[Collected data]
►

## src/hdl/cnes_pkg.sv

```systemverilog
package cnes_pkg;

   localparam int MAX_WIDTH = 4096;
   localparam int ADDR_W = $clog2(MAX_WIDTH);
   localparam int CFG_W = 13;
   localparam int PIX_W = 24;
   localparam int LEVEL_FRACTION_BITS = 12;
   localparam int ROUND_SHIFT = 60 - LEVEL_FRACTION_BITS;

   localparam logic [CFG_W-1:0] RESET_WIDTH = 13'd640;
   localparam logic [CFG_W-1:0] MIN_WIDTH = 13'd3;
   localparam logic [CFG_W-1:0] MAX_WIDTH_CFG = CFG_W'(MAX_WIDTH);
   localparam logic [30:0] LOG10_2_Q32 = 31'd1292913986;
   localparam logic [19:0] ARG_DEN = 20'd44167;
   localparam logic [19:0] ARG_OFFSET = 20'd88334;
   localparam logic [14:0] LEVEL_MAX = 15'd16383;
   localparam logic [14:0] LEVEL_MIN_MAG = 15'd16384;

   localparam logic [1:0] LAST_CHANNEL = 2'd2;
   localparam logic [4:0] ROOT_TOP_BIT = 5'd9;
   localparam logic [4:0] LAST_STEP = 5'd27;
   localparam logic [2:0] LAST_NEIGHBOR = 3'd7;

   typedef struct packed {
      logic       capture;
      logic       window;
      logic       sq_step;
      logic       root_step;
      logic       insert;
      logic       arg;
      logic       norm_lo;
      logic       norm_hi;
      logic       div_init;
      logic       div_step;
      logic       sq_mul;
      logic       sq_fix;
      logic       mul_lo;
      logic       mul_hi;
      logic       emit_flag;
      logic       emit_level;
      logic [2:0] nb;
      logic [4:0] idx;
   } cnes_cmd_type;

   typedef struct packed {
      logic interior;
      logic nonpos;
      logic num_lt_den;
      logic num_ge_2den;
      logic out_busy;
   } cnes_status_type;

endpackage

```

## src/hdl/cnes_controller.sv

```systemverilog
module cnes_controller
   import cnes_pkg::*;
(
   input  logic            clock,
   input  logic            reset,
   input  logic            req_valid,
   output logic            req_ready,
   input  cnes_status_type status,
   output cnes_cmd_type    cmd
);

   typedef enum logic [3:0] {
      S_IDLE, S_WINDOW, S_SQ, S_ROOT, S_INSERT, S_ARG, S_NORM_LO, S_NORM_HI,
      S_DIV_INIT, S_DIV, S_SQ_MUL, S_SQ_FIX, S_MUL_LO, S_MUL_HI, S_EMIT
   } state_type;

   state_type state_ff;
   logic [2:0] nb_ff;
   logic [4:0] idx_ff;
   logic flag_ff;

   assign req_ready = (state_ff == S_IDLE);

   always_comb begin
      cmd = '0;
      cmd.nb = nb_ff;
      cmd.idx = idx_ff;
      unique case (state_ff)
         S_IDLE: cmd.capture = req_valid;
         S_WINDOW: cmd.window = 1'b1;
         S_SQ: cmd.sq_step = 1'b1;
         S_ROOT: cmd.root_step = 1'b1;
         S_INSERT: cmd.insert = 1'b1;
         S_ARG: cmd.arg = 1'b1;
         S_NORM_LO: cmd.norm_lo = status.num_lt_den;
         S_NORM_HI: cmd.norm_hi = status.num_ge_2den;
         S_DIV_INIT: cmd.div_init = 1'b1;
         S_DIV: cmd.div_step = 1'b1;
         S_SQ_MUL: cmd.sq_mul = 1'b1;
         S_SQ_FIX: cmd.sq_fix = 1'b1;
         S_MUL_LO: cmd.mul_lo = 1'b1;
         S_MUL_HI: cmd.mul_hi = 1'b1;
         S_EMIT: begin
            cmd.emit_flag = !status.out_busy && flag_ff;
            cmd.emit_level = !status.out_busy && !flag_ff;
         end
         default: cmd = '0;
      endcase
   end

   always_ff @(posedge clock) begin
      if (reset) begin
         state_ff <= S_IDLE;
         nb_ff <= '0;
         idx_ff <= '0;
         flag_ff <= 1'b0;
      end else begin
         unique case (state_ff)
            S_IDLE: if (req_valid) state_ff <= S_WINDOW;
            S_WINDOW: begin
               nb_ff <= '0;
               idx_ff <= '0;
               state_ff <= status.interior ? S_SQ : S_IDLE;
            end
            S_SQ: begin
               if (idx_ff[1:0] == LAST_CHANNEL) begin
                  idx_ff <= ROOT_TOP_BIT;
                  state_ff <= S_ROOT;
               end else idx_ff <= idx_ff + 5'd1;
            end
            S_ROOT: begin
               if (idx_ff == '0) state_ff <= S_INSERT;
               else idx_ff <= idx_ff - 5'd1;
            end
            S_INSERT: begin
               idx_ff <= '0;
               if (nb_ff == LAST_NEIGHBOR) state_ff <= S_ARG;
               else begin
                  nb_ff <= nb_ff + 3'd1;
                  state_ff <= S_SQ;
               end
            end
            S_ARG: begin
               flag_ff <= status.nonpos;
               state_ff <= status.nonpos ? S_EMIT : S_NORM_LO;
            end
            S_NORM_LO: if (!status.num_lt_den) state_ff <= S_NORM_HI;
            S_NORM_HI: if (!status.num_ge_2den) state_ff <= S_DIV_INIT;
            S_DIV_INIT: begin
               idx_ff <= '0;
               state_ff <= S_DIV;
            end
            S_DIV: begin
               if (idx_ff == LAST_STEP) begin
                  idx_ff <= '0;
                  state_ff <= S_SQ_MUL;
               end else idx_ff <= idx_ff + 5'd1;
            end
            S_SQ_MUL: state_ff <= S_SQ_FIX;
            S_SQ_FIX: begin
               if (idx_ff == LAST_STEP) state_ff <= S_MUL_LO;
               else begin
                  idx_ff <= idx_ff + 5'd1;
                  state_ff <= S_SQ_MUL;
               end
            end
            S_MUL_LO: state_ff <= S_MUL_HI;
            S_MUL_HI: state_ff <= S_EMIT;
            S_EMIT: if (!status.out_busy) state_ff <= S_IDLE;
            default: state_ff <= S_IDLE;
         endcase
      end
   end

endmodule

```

◄
►

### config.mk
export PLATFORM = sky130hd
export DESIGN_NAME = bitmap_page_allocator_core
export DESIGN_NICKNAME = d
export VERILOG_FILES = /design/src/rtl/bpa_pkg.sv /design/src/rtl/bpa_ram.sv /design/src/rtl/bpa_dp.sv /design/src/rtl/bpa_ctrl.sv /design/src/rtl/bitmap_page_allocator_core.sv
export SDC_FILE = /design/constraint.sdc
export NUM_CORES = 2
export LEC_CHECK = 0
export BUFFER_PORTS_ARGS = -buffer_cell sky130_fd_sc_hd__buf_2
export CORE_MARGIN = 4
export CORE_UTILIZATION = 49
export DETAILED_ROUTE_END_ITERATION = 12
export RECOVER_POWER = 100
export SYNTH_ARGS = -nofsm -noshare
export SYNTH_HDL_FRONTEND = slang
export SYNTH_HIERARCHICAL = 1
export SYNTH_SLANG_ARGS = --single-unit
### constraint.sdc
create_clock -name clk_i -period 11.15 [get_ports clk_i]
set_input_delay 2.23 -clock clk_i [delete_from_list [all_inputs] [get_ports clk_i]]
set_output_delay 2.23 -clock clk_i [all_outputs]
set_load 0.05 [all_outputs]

◄
►

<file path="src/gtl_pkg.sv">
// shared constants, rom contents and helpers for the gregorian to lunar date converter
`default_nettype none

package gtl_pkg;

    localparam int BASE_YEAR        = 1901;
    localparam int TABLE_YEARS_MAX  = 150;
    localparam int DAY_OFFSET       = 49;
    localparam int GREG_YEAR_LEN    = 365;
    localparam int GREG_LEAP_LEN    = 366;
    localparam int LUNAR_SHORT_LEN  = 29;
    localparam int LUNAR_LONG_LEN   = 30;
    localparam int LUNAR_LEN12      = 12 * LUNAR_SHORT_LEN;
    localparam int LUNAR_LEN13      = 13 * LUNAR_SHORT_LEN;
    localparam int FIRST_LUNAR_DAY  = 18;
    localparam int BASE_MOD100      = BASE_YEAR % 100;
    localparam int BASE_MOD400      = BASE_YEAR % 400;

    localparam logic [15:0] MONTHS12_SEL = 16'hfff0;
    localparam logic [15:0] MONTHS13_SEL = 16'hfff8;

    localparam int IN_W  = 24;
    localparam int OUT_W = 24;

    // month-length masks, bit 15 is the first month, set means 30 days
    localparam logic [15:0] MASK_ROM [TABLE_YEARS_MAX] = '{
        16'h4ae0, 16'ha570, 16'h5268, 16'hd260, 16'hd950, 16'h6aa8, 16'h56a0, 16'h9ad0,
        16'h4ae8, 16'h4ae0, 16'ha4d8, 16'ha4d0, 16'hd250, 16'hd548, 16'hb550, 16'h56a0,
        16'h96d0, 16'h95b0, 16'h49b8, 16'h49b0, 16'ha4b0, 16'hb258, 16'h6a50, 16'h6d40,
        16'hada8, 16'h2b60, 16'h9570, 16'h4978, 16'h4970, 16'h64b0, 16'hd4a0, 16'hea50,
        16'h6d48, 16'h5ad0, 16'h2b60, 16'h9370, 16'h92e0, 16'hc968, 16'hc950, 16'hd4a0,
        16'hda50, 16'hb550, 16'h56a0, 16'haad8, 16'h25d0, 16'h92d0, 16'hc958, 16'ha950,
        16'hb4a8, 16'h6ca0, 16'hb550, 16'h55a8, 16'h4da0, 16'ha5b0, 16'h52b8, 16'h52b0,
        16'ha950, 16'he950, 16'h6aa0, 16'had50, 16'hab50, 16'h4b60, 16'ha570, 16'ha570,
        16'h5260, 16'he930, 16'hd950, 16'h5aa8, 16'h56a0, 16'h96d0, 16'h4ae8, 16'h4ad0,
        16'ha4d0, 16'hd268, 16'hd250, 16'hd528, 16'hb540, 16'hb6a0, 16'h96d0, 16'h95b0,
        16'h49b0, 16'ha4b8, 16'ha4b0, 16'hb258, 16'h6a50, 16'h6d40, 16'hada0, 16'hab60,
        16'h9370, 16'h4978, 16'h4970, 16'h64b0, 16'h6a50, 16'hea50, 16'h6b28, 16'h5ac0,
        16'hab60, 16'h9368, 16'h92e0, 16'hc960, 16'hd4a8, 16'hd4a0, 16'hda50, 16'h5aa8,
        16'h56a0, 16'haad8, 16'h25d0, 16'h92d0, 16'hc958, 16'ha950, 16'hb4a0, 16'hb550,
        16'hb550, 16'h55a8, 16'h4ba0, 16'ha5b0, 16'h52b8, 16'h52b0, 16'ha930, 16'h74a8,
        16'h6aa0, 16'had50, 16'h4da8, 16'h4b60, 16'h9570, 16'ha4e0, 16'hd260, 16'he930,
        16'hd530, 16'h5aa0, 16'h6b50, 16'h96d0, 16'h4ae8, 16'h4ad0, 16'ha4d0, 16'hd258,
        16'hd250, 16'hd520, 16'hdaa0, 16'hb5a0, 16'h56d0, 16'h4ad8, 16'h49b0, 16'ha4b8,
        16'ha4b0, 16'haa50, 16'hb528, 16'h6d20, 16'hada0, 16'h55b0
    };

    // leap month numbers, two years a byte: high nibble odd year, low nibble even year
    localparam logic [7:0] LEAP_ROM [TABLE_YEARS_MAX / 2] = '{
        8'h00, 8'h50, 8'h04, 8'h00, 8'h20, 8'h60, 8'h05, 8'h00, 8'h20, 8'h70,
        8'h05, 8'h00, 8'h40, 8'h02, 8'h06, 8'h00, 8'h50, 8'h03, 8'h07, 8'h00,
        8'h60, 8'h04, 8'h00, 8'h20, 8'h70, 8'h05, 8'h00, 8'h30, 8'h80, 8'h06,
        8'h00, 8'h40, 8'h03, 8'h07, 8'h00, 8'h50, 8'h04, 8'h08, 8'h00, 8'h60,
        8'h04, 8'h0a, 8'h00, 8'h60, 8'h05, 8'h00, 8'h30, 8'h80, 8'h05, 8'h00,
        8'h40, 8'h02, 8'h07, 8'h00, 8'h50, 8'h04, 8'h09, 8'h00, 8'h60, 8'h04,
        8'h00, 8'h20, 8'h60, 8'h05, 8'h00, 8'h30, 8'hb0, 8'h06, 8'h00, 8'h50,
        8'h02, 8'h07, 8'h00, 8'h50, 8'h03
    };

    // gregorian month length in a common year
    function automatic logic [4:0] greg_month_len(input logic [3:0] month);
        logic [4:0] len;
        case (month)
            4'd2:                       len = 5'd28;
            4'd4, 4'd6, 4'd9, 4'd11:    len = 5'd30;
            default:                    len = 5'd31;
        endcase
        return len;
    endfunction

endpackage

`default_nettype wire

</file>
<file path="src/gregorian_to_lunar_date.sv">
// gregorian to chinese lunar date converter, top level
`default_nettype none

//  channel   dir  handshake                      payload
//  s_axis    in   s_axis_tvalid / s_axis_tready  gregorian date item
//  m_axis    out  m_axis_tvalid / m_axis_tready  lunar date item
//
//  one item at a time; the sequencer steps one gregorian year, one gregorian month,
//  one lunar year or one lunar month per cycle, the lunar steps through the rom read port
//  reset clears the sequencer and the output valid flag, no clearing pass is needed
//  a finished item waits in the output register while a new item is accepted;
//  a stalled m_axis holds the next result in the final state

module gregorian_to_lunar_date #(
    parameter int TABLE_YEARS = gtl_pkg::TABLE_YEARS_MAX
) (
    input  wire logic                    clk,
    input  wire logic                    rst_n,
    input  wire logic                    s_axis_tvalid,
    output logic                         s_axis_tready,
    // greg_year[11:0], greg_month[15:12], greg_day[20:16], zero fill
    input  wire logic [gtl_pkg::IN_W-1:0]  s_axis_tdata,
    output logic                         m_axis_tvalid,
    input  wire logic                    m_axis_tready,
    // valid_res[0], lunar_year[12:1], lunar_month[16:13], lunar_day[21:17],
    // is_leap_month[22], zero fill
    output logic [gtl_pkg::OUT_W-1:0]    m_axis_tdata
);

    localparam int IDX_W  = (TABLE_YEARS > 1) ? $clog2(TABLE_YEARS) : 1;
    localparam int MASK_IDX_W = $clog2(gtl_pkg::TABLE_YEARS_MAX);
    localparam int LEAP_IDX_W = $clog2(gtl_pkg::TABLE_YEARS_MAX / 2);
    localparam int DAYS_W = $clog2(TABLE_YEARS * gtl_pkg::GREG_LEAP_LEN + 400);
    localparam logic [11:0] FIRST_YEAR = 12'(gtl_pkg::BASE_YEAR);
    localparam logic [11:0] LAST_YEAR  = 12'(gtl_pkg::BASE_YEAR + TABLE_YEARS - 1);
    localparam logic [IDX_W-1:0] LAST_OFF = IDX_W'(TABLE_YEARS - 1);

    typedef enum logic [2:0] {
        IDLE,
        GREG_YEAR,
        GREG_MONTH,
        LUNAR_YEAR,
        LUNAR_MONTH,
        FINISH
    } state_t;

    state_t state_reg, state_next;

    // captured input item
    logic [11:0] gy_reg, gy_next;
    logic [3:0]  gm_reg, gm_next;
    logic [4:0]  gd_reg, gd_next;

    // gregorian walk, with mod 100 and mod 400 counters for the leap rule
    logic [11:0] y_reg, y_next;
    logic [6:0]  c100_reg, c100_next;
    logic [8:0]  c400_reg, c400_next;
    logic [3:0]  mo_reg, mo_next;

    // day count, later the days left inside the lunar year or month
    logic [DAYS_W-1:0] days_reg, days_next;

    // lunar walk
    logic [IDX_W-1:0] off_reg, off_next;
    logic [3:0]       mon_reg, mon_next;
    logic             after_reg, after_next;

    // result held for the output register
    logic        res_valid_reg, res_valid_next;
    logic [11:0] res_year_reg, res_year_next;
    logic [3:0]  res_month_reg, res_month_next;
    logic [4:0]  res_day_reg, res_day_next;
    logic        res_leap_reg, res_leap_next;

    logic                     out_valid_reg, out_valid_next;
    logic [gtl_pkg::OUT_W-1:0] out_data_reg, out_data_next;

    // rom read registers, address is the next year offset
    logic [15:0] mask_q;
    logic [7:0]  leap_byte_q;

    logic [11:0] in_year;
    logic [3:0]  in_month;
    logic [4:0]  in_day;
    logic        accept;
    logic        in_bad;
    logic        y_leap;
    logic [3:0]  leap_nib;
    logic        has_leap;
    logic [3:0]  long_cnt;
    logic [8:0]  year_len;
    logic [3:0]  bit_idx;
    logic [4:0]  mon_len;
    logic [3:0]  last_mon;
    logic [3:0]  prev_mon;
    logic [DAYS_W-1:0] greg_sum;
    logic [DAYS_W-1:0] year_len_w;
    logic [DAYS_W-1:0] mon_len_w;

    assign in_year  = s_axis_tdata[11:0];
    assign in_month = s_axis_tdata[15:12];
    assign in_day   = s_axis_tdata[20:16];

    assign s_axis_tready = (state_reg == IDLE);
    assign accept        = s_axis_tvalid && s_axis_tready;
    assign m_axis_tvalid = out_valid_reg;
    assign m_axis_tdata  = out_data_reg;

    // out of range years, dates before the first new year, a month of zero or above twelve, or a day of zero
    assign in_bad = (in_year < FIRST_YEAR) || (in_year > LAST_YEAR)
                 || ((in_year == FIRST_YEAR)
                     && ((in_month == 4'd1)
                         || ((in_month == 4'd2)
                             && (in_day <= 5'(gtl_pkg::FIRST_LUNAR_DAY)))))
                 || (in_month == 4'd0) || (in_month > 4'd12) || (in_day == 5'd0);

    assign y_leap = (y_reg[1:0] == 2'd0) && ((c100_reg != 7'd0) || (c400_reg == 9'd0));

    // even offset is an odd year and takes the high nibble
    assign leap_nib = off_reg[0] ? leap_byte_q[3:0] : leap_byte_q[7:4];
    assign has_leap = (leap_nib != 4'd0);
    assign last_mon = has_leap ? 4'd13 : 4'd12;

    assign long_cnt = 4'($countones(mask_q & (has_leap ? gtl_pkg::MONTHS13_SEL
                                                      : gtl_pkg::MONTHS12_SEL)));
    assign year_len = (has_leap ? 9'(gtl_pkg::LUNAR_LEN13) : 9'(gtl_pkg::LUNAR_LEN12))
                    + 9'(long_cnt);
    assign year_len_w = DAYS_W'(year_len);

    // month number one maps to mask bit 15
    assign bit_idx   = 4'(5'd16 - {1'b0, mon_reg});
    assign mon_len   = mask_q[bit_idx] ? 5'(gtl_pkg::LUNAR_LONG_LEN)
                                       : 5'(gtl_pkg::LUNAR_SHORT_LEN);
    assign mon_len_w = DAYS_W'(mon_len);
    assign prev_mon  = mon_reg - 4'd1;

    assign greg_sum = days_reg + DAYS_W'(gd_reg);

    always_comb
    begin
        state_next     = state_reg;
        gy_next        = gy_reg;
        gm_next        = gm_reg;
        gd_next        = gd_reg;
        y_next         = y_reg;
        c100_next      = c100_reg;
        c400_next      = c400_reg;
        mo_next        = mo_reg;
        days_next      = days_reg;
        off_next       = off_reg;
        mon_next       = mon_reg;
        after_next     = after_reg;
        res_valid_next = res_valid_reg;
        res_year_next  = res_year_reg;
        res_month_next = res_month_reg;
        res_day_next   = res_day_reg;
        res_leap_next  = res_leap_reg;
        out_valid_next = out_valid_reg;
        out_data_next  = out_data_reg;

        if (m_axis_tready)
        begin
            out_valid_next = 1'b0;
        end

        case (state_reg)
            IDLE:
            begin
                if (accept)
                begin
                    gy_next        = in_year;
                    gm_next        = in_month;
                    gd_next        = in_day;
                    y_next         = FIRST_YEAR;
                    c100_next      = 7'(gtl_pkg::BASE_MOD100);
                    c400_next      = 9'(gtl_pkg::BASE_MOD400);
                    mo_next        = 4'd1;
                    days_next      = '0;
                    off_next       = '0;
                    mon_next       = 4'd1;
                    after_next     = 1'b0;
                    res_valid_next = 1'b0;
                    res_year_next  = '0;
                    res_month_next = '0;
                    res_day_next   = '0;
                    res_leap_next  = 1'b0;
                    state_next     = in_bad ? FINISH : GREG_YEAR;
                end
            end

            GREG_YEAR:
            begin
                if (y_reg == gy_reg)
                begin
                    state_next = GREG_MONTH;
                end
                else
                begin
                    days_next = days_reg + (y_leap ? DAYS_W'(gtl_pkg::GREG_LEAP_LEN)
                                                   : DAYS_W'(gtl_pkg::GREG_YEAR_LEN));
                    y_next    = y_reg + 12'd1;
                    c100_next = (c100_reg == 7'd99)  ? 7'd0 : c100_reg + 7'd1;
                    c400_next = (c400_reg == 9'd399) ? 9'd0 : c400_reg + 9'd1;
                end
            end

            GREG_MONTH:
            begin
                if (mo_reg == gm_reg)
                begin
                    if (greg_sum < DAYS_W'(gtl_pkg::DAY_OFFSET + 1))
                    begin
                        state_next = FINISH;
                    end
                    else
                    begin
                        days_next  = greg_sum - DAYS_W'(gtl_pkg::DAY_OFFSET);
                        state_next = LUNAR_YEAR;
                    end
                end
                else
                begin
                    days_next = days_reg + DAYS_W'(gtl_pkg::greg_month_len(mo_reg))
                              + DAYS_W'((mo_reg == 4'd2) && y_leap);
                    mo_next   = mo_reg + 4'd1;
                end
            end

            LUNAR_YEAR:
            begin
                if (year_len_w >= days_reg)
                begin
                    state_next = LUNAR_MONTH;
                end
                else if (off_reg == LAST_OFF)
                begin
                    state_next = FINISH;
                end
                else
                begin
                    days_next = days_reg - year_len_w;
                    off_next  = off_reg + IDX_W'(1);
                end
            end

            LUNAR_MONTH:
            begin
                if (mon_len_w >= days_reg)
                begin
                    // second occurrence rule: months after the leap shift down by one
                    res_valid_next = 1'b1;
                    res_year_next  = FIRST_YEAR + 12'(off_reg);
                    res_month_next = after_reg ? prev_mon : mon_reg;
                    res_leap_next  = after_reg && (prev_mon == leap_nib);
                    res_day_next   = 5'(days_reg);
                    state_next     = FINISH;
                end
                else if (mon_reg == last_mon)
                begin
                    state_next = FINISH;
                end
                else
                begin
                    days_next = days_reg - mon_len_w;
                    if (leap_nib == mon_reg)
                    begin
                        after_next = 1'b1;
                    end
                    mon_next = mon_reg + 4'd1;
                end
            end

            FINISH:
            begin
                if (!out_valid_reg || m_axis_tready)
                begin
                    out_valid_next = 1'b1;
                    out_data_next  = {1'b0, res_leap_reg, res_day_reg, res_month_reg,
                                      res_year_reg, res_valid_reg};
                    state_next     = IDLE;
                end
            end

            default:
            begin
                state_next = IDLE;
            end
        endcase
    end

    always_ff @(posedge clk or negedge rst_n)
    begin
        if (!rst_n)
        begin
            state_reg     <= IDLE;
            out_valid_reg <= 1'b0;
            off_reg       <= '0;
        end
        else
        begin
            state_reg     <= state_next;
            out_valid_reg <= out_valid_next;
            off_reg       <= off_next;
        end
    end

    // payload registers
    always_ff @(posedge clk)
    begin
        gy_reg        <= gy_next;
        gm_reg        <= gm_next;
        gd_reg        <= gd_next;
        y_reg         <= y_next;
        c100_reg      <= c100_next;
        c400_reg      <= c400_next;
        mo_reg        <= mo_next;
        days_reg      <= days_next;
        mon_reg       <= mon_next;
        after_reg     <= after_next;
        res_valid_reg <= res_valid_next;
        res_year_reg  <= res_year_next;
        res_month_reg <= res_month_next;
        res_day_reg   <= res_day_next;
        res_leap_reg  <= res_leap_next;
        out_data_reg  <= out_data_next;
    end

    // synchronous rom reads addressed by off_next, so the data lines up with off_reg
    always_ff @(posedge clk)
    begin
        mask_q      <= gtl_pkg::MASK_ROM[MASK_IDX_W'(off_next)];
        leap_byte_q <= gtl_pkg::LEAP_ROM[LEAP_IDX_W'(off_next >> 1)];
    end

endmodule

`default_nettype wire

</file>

◄

_What the exercise asks_
Each line of the data above that contains the string "steps" should be counted; give only the total.

_Output of the task_
2